- [Task objective]
From the records below, transcribe exactly the lines that begin at the line with "c_v & ~fault_nx;" and end at the line with "res_valid <= cv & ~rst;", both included.
============
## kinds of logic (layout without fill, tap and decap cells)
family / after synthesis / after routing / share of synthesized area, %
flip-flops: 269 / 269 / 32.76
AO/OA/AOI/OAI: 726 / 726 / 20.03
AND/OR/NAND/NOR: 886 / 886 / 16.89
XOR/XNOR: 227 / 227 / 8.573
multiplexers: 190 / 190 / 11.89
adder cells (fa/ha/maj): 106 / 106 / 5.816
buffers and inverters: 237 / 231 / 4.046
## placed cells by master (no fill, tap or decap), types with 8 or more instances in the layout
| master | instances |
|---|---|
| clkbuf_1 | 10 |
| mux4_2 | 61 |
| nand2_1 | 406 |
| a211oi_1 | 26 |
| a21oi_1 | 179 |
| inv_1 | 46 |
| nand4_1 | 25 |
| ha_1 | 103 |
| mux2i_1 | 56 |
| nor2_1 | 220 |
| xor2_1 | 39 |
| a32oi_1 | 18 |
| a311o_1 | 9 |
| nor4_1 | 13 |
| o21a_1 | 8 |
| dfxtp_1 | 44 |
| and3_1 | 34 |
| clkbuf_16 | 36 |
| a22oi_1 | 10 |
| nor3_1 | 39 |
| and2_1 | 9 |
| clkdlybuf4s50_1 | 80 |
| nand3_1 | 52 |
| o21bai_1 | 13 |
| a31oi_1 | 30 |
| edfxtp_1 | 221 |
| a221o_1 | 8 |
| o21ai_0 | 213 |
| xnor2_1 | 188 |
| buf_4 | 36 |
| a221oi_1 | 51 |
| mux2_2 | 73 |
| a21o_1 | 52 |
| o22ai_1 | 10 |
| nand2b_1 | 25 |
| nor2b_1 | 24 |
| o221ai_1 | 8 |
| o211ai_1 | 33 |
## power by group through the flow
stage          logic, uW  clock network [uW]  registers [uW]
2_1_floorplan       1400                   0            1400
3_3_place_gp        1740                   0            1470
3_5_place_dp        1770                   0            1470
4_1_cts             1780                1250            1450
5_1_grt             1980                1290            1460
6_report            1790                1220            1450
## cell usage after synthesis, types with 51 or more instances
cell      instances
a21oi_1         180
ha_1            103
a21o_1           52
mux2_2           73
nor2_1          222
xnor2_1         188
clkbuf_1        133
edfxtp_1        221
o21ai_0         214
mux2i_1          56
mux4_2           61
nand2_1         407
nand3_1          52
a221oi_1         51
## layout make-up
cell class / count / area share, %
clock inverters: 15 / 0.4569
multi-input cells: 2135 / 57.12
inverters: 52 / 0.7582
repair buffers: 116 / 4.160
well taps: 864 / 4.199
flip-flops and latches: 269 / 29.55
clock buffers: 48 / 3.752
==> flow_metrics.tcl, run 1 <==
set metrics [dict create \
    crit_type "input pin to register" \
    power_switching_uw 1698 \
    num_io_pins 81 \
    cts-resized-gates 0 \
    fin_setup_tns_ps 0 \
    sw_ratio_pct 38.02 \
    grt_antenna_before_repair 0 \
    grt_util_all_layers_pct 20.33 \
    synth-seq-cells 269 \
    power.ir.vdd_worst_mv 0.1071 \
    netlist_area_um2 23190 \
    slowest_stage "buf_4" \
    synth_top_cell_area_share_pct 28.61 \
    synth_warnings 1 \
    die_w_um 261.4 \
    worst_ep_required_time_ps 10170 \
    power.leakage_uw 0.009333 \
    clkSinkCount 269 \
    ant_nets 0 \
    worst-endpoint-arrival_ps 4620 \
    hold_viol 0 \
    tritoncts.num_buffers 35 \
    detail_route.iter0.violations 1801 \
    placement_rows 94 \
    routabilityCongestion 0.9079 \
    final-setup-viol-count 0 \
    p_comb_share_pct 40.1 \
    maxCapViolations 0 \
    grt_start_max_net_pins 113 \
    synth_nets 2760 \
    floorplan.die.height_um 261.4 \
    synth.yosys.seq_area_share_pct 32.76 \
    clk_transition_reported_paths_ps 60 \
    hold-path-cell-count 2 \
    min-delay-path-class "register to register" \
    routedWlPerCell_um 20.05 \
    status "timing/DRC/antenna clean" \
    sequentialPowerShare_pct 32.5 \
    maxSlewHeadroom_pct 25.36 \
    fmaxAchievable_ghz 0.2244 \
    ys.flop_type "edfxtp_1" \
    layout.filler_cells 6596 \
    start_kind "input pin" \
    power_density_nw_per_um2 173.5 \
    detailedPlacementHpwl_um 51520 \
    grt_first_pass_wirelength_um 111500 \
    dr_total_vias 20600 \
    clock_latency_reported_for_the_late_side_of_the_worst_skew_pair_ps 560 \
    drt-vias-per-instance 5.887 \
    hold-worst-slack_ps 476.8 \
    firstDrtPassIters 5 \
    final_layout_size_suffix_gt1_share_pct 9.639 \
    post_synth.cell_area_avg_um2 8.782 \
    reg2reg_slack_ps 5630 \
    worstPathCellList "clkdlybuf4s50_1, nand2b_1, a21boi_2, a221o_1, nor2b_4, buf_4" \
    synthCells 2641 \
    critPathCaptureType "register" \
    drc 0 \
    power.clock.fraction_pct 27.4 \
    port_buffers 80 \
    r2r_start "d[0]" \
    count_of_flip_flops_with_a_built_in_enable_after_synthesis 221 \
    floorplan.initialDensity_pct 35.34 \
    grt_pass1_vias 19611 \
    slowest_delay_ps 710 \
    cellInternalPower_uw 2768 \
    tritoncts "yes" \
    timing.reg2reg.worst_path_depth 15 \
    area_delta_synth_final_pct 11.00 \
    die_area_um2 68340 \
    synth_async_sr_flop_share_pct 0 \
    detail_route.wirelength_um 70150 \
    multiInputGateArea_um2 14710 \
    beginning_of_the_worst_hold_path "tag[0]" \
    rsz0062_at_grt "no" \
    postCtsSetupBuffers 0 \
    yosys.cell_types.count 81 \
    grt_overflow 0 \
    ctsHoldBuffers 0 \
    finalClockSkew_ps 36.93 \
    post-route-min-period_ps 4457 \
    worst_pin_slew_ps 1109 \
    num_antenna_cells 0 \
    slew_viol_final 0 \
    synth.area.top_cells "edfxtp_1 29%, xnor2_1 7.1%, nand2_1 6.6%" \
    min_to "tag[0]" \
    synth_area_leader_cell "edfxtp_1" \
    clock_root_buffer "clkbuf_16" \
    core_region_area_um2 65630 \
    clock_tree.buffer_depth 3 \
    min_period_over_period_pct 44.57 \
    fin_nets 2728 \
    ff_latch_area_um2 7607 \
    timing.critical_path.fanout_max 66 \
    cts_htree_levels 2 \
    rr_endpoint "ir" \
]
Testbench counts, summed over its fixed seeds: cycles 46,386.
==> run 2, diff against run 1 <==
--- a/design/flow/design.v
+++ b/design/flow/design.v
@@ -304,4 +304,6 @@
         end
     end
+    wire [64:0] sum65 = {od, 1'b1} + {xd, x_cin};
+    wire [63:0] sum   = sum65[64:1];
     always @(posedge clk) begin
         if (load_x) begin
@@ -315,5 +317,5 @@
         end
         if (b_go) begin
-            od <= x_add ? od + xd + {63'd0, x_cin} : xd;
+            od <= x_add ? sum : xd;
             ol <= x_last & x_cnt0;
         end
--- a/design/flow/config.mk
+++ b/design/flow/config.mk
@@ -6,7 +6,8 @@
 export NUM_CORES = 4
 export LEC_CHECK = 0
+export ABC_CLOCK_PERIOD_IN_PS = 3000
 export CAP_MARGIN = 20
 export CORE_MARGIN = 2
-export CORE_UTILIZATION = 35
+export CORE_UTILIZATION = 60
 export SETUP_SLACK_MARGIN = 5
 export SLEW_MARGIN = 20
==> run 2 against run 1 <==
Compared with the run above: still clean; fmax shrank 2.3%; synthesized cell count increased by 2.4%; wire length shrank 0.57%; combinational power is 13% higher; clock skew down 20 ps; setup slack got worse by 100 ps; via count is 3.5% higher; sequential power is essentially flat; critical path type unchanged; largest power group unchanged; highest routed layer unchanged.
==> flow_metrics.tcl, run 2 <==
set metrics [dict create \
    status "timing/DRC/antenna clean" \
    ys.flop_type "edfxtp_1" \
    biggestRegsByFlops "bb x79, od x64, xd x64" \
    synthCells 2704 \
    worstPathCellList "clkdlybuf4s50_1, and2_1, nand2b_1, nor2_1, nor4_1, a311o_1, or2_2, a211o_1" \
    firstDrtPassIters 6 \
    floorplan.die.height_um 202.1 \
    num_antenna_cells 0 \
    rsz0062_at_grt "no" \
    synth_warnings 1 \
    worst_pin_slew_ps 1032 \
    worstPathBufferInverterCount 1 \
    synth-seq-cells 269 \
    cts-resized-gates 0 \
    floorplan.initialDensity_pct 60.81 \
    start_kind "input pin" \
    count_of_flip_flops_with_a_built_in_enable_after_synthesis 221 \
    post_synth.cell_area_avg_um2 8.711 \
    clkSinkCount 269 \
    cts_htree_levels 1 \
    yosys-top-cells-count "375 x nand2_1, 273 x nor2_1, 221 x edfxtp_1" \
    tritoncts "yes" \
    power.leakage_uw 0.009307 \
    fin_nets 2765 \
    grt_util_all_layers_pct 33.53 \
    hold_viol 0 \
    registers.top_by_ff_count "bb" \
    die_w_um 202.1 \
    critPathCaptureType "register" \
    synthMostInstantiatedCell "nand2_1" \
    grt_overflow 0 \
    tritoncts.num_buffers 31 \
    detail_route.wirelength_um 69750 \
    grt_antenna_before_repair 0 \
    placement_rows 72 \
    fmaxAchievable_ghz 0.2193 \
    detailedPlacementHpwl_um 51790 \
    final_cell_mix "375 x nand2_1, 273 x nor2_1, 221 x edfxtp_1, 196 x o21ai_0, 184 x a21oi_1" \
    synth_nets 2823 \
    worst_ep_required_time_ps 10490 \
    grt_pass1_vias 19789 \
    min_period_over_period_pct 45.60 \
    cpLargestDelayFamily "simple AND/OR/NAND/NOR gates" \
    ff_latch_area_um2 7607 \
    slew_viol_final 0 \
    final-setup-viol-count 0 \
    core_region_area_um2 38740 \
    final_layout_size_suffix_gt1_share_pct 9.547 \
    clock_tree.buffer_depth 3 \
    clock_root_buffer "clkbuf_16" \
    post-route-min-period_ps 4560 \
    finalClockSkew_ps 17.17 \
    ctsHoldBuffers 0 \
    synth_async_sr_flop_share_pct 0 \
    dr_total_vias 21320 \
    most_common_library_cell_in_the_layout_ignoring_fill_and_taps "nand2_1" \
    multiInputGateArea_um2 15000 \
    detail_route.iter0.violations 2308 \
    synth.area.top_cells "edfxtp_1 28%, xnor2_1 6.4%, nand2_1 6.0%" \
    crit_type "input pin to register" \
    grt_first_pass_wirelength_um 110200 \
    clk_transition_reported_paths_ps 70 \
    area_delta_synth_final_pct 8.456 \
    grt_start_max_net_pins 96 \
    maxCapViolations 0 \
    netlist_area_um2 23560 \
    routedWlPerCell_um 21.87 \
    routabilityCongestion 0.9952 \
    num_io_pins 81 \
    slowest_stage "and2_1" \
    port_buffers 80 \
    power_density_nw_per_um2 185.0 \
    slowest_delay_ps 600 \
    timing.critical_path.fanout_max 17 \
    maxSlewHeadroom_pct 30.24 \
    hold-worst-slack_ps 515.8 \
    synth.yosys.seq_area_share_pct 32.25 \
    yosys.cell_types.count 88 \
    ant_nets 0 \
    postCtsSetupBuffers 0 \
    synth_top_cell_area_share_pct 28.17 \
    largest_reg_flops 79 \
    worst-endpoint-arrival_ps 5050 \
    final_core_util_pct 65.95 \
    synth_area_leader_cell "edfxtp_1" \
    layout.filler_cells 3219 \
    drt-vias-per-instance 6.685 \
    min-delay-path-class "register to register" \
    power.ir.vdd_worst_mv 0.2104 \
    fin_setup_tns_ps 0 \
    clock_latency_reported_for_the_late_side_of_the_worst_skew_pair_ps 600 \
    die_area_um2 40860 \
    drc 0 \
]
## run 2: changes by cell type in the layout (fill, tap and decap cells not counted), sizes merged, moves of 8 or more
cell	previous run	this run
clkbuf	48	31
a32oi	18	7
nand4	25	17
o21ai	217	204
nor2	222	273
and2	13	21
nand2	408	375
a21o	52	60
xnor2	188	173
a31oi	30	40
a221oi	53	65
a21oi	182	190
============
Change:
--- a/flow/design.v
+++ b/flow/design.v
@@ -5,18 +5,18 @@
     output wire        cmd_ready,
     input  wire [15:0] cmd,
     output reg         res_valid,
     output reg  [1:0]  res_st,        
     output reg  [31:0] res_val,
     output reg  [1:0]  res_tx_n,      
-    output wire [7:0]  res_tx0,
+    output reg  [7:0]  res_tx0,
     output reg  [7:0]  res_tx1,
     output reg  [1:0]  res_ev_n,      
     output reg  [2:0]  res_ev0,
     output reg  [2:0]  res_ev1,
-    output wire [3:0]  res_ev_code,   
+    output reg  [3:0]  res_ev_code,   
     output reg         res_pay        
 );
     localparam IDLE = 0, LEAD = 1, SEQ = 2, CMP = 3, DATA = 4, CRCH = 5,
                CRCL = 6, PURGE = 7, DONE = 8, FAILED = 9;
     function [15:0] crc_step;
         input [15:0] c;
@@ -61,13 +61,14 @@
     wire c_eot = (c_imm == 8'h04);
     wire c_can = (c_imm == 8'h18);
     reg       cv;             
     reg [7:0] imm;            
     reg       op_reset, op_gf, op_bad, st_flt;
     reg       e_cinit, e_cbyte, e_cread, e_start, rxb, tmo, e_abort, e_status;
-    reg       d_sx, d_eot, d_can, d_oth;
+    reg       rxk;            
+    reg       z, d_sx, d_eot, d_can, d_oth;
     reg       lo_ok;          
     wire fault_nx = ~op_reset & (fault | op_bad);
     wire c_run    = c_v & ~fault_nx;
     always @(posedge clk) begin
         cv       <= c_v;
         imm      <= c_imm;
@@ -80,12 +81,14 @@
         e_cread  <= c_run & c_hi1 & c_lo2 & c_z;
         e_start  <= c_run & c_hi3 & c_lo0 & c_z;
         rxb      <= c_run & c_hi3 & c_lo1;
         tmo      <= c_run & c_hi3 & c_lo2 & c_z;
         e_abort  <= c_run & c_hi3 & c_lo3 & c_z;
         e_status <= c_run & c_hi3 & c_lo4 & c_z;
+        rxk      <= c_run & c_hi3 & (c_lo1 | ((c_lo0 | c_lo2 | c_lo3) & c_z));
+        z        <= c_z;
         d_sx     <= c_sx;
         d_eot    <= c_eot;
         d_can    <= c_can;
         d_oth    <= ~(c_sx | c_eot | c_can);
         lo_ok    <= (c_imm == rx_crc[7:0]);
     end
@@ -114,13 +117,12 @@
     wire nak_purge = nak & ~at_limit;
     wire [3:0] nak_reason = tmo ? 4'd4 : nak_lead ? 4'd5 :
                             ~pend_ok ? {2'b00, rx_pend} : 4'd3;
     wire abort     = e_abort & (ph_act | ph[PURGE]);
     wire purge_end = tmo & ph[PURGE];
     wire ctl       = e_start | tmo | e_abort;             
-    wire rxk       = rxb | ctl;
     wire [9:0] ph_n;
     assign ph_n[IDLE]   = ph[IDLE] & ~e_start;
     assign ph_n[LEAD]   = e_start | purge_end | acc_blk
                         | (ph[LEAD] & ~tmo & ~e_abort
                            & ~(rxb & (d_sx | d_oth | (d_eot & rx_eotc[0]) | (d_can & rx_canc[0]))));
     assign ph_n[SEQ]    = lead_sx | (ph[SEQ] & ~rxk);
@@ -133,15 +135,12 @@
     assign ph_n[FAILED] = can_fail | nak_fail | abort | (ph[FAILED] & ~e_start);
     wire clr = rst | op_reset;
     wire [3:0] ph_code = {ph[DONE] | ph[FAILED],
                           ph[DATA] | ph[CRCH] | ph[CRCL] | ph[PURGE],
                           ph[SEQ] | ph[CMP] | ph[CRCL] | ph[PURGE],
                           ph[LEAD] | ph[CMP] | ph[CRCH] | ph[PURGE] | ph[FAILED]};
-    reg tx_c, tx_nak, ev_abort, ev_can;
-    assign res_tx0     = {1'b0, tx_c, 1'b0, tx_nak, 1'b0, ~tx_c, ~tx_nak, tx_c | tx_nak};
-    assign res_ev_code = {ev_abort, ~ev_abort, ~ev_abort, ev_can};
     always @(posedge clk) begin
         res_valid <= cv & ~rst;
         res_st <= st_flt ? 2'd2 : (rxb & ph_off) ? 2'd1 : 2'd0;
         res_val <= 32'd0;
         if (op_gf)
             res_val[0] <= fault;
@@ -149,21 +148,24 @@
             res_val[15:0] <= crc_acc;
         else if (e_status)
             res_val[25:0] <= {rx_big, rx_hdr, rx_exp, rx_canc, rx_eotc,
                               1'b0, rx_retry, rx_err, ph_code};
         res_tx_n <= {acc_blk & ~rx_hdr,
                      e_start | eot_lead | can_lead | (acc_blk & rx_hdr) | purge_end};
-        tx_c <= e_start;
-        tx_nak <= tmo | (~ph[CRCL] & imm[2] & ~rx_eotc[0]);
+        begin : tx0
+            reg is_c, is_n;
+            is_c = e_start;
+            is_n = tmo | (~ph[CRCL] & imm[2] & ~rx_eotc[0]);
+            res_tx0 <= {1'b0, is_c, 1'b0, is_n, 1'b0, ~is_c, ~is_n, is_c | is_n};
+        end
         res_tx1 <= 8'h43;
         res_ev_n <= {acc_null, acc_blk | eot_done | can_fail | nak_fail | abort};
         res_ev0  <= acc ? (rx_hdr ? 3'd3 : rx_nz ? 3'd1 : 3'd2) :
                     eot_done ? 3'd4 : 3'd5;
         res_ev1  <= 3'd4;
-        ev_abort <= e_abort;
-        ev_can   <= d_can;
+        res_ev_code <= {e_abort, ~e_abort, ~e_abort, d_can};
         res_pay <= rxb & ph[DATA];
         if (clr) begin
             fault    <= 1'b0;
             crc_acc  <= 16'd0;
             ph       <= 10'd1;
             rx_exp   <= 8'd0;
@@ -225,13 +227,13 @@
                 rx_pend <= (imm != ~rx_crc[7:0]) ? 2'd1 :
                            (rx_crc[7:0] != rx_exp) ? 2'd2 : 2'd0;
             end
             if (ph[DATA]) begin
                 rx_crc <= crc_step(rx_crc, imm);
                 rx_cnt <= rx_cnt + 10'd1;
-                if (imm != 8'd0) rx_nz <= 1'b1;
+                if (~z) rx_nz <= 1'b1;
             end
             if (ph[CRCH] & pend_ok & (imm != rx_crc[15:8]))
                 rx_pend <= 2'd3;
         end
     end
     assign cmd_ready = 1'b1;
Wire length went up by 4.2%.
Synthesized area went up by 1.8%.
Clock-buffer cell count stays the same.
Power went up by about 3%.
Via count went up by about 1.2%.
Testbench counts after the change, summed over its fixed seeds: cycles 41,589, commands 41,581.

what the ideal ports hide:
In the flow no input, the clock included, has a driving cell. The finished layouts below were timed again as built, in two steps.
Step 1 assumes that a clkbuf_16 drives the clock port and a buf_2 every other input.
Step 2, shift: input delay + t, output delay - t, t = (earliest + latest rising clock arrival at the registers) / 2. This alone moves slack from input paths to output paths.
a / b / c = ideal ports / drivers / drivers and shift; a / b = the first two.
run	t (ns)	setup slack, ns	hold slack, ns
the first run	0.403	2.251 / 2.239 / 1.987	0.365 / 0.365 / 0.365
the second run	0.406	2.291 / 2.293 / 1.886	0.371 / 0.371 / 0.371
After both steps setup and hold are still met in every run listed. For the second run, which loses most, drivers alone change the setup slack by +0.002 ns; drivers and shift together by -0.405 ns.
============
- [Solution to this problem]
     wire c_run    = c_v & ~fault_nx;
     always @(posedge clk) begin
         cv       <= c_v;
         imm      <= c_imm;
@@ -80,12 +81,14 @@
         e_cread  <= c_run & c_hi1 & c_lo2 & c_z;
         e_start  <= c_run & c_hi3 & c_lo0 & c_z;
         rxb      <= c_run & c_hi3 & c_lo1;
         tmo      <= c_run & c_hi3 & c_lo2 & c_z;
         e_abort  <= c_run & c_hi3 & c_lo3 & c_z;
         e_status <= c_run & c_hi3 & c_lo4 & c_z;
+        rxk      <= c_run & c_hi3 & (c_lo1 | ((c_lo0 | c_lo2 | c_lo3) & c_z));
+        z        <= c_z;
         d_sx     <= c_sx;
         d_eot    <= c_eot;
         d_can    <= c_can;
         d_oth    <= ~(c_sx | c_eot | c_can);
         lo_ok    <= (c_imm == rx_crc[7:0]);
     end
@@ -114,13 +117,12 @@
     wire nak_purge = nak & ~at_limit;
     wire [3:0] nak_reason = tmo ? 4'd4 : nak_lead ? 4'd5 :
                             ~pend_ok ? {2'b00, rx_pend} : 4'd3;
     wire abort     = e_abort & (ph_act | ph[PURGE]);
     wire purge_end = tmo & ph[PURGE];
     wire ctl       = e_start | tmo | e_abort;             
-    wire rxk       = rxb | ctl;
     wire [9:0] ph_n;
     assign ph_n[IDLE]   = ph[IDLE] & ~e_start;
     assign ph_n[LEAD]   = e_start | purge_end | acc_blk
                         | (ph[LEAD] & ~tmo & ~e_abort
                            & ~(rxb & (d_sx | d_oth | (d_eot & rx_eotc[0]) | (d_can & rx_canc[0]))));
     assign ph_n[SEQ]    = lead_sx | (ph[SEQ] & ~rxk);
@@ -133,15 +135,12 @@
     assign ph_n[FAILED] = can_fail | nak_fail | abort | (ph[FAILED] & ~e_start);
     wire clr = rst | op_reset;
     wire [3:0] ph_code = {ph[DONE] | ph[FAILED],
                           ph[DATA] | ph[CRCH] | ph[CRCL] | ph[PURGE],
                           ph[SEQ] | ph[CMP] | ph[CRCL] | ph[PURGE],
                           ph[LEAD] | ph[CMP] | ph[CRCH] | ph[PURGE] | ph[FAILED]};
-    reg tx_c, tx_nak, ev_abort, ev_can;
-    assign res_tx0     = {1'b0, tx_c, 1'b0, tx_nak, 1'b0, ~tx_c, ~tx_nak, tx_c | tx_nak};
-    assign res_ev_code = {ev_abort, ~ev_abort, ~ev_abort, ev_can};
     always @(posedge clk) begin
         res_valid <= cv & ~rst;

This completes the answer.